[Opening INPUT FOR THIS TASK section]
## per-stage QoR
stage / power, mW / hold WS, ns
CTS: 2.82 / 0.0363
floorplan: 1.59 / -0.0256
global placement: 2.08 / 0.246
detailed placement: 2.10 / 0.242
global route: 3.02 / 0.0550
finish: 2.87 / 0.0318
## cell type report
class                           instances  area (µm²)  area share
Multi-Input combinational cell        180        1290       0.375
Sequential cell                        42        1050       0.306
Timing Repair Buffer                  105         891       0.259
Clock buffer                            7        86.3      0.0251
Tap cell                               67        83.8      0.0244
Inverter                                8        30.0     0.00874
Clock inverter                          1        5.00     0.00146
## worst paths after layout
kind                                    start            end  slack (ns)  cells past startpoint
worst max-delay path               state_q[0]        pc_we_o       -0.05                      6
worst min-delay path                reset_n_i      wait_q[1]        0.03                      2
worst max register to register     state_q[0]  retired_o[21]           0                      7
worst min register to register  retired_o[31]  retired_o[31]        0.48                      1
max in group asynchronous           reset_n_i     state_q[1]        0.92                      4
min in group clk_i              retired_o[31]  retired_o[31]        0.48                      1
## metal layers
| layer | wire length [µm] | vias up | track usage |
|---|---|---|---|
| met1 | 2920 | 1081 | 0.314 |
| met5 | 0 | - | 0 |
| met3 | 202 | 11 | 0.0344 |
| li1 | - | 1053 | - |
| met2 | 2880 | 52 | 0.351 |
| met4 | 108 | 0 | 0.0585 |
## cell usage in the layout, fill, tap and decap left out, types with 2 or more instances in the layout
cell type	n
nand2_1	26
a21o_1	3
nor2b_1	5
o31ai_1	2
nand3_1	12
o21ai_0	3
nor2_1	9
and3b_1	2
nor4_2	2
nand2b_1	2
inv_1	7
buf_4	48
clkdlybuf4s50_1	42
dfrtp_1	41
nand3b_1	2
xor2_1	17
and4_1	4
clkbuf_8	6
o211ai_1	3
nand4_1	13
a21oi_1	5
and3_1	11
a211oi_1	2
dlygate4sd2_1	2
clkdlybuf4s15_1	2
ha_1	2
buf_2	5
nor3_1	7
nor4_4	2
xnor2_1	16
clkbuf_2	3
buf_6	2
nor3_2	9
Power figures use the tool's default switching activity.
[Closing INPUT FOR THIS TASK section]
## PROBLEM DESCRIPTION
Using the data above, extract exactly the lines from the one that holds "worst max-delay path" to the one that holds "max in group", both ends included, and no others.

## YOUR RESPONSE
worst max-delay path               state_q[0]        pc_we_o       -0.05                      6
worst min-delay path                reset_n_i      wait_q[1]        0.03                      2
worst max register to register     state_q[0]  retired_o[21]           0                      7
worst min register to register  retired_o[31]  retired_o[31]        0.48                      1
max in group asynchronous           reset_n_i     state_q[1]        0.92                      4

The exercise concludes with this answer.